Work order: Please return every line of the records below that holds the word "parameter".

----------

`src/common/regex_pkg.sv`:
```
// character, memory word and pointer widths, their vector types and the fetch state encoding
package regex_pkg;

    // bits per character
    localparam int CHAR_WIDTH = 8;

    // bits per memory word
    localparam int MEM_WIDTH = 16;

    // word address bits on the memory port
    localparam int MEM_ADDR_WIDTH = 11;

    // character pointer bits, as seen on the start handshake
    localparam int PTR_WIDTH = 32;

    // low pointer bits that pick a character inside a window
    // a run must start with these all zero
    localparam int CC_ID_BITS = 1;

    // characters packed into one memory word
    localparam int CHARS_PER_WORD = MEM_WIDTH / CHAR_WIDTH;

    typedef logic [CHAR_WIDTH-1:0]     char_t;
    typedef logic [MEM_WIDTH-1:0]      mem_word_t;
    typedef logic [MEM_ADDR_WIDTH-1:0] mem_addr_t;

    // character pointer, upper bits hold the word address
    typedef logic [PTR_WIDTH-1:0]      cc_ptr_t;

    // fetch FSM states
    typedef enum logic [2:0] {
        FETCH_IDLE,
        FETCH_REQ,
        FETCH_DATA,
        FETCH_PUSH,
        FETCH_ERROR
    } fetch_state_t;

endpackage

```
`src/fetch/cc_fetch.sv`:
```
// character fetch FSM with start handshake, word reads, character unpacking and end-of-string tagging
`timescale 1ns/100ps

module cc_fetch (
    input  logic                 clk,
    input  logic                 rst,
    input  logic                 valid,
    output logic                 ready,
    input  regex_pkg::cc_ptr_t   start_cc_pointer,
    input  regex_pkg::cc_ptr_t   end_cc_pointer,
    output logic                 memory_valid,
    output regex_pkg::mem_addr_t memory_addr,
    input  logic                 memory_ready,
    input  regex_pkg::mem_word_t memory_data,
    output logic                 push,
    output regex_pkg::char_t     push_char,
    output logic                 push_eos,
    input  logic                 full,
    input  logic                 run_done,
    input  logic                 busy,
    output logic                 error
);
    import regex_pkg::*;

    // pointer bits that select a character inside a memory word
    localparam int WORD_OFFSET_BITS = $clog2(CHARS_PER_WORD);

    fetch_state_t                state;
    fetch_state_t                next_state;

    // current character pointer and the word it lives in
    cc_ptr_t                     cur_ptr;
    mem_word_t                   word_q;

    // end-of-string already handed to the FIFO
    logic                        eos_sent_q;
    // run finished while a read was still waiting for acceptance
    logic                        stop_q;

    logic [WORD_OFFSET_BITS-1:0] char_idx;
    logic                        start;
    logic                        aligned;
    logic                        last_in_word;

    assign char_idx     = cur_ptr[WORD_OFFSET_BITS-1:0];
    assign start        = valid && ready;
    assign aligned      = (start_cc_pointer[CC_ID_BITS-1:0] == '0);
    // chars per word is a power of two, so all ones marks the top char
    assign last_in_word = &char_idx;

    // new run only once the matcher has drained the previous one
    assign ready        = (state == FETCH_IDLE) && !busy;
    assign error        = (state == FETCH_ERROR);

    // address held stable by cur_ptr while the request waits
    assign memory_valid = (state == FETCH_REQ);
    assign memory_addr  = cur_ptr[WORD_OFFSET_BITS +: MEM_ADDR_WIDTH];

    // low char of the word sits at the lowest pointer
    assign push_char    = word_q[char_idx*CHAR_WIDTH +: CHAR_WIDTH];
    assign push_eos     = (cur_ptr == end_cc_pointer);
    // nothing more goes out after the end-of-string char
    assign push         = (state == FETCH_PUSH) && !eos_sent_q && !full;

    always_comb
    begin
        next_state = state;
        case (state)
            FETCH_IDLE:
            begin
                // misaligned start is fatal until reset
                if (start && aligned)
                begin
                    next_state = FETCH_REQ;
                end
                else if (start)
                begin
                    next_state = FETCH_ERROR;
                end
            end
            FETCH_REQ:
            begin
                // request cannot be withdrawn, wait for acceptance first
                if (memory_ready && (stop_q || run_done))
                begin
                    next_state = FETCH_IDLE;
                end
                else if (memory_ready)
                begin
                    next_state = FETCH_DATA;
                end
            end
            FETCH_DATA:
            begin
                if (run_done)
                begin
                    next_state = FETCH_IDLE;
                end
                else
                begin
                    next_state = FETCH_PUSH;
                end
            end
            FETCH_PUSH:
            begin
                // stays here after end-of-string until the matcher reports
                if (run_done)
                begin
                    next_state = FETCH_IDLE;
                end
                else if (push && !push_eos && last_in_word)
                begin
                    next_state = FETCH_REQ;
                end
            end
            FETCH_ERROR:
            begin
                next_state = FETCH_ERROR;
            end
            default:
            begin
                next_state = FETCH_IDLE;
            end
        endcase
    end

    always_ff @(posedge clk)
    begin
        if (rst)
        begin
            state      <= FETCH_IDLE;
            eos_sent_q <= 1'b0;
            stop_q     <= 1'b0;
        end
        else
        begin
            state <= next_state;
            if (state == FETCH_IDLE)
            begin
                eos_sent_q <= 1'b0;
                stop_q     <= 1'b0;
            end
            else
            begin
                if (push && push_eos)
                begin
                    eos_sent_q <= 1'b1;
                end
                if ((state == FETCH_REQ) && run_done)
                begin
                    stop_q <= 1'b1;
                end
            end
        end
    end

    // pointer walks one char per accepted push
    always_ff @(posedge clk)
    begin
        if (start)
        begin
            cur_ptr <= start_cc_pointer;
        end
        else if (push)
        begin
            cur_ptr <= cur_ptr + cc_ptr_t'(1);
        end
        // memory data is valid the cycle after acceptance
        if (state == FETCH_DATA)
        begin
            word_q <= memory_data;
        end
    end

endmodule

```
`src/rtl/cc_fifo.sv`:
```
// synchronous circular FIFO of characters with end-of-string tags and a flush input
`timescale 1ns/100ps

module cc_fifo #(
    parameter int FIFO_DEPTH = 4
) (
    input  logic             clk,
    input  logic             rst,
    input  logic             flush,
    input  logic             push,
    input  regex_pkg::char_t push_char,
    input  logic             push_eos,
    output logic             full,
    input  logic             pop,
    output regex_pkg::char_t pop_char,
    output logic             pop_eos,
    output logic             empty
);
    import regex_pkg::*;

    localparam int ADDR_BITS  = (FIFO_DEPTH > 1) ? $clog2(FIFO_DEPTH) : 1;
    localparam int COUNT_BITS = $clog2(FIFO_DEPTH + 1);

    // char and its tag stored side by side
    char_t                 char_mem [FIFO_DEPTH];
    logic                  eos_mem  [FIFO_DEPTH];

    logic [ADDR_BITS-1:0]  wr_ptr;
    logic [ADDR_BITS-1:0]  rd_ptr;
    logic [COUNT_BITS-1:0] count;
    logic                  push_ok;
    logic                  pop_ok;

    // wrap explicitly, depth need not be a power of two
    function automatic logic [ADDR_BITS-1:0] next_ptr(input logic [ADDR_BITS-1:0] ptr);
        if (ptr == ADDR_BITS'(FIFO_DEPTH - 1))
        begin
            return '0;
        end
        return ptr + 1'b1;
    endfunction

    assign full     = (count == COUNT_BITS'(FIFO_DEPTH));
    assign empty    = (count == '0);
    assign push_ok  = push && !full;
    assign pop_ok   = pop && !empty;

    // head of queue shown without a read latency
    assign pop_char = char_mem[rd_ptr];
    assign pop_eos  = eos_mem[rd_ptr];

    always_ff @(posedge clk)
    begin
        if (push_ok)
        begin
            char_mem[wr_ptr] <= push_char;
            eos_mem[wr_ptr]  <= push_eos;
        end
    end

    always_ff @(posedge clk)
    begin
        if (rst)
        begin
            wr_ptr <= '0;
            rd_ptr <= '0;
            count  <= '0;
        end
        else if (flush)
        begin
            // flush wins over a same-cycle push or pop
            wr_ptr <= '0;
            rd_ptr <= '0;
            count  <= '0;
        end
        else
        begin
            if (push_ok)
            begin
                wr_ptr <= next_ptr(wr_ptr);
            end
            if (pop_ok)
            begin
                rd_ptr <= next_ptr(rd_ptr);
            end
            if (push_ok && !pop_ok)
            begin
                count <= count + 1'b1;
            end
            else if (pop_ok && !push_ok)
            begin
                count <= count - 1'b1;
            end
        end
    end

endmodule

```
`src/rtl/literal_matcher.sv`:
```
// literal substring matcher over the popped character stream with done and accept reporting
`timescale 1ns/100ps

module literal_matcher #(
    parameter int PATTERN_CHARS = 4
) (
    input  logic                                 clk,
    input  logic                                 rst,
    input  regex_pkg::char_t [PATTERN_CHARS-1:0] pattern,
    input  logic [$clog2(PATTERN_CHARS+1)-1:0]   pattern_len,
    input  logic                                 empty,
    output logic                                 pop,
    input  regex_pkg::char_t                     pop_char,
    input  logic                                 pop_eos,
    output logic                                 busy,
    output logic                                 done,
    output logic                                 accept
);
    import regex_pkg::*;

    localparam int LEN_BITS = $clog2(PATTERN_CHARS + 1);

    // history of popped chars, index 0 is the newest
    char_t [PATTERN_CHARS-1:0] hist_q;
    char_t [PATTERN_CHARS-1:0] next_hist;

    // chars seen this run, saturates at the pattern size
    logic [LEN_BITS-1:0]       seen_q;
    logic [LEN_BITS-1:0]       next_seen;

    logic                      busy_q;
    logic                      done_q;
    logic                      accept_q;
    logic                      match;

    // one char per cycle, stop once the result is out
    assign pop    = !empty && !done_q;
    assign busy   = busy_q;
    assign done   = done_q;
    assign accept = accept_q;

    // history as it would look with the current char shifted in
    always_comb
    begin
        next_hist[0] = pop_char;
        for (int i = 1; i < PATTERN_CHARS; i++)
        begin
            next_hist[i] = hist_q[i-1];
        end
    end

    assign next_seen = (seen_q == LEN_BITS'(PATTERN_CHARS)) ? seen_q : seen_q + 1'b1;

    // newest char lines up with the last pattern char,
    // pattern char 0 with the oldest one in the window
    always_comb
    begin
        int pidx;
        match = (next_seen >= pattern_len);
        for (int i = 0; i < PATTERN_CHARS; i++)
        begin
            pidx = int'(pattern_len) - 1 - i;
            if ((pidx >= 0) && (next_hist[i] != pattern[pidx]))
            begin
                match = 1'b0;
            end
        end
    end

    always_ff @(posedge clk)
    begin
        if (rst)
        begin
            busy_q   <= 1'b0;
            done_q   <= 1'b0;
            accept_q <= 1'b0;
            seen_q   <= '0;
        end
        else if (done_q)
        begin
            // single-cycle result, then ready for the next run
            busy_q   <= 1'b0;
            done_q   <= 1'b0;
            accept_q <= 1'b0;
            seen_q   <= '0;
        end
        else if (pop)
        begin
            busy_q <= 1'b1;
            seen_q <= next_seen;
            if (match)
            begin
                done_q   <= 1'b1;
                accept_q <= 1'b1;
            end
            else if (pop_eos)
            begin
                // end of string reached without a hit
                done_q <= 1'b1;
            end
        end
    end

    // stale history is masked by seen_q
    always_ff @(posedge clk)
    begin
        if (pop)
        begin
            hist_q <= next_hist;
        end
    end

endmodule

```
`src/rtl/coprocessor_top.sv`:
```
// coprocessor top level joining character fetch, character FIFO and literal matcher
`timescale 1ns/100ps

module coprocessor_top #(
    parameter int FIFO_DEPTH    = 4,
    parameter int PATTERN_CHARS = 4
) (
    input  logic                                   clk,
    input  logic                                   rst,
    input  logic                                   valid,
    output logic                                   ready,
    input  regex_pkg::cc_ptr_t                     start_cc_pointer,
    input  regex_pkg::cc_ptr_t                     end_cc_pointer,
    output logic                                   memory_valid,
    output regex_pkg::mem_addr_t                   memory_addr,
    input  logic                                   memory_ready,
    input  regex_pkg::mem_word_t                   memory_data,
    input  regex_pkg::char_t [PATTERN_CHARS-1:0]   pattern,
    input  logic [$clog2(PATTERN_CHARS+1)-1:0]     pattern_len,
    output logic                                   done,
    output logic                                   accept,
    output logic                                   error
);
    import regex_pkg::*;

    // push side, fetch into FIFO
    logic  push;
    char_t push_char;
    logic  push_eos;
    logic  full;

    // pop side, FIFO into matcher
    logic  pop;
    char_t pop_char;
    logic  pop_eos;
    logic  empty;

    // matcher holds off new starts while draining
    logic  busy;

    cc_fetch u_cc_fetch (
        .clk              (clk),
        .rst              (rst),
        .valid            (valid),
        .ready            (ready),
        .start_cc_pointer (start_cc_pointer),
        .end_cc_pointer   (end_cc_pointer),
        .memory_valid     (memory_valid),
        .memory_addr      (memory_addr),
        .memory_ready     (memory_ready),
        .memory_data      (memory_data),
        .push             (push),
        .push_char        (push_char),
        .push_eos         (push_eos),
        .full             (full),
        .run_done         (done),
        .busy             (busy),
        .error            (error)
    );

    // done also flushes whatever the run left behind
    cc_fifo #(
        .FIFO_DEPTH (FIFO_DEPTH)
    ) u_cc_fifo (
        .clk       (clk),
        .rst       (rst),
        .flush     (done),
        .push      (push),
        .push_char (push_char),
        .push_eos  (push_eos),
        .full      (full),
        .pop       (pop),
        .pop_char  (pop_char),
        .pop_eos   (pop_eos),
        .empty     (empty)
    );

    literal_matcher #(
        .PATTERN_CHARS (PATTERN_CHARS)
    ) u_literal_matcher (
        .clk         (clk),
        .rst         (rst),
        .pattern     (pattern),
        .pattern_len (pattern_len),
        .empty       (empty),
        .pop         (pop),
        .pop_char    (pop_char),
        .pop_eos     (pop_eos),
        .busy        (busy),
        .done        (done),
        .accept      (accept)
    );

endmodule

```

----------

Reply:
    parameter int FIFO_DEPTH = 4
    parameter int PATTERN_CHARS = 4
    parameter int FIFO_DEPTH    = 4,
    parameter int PATTERN_CHARS = 4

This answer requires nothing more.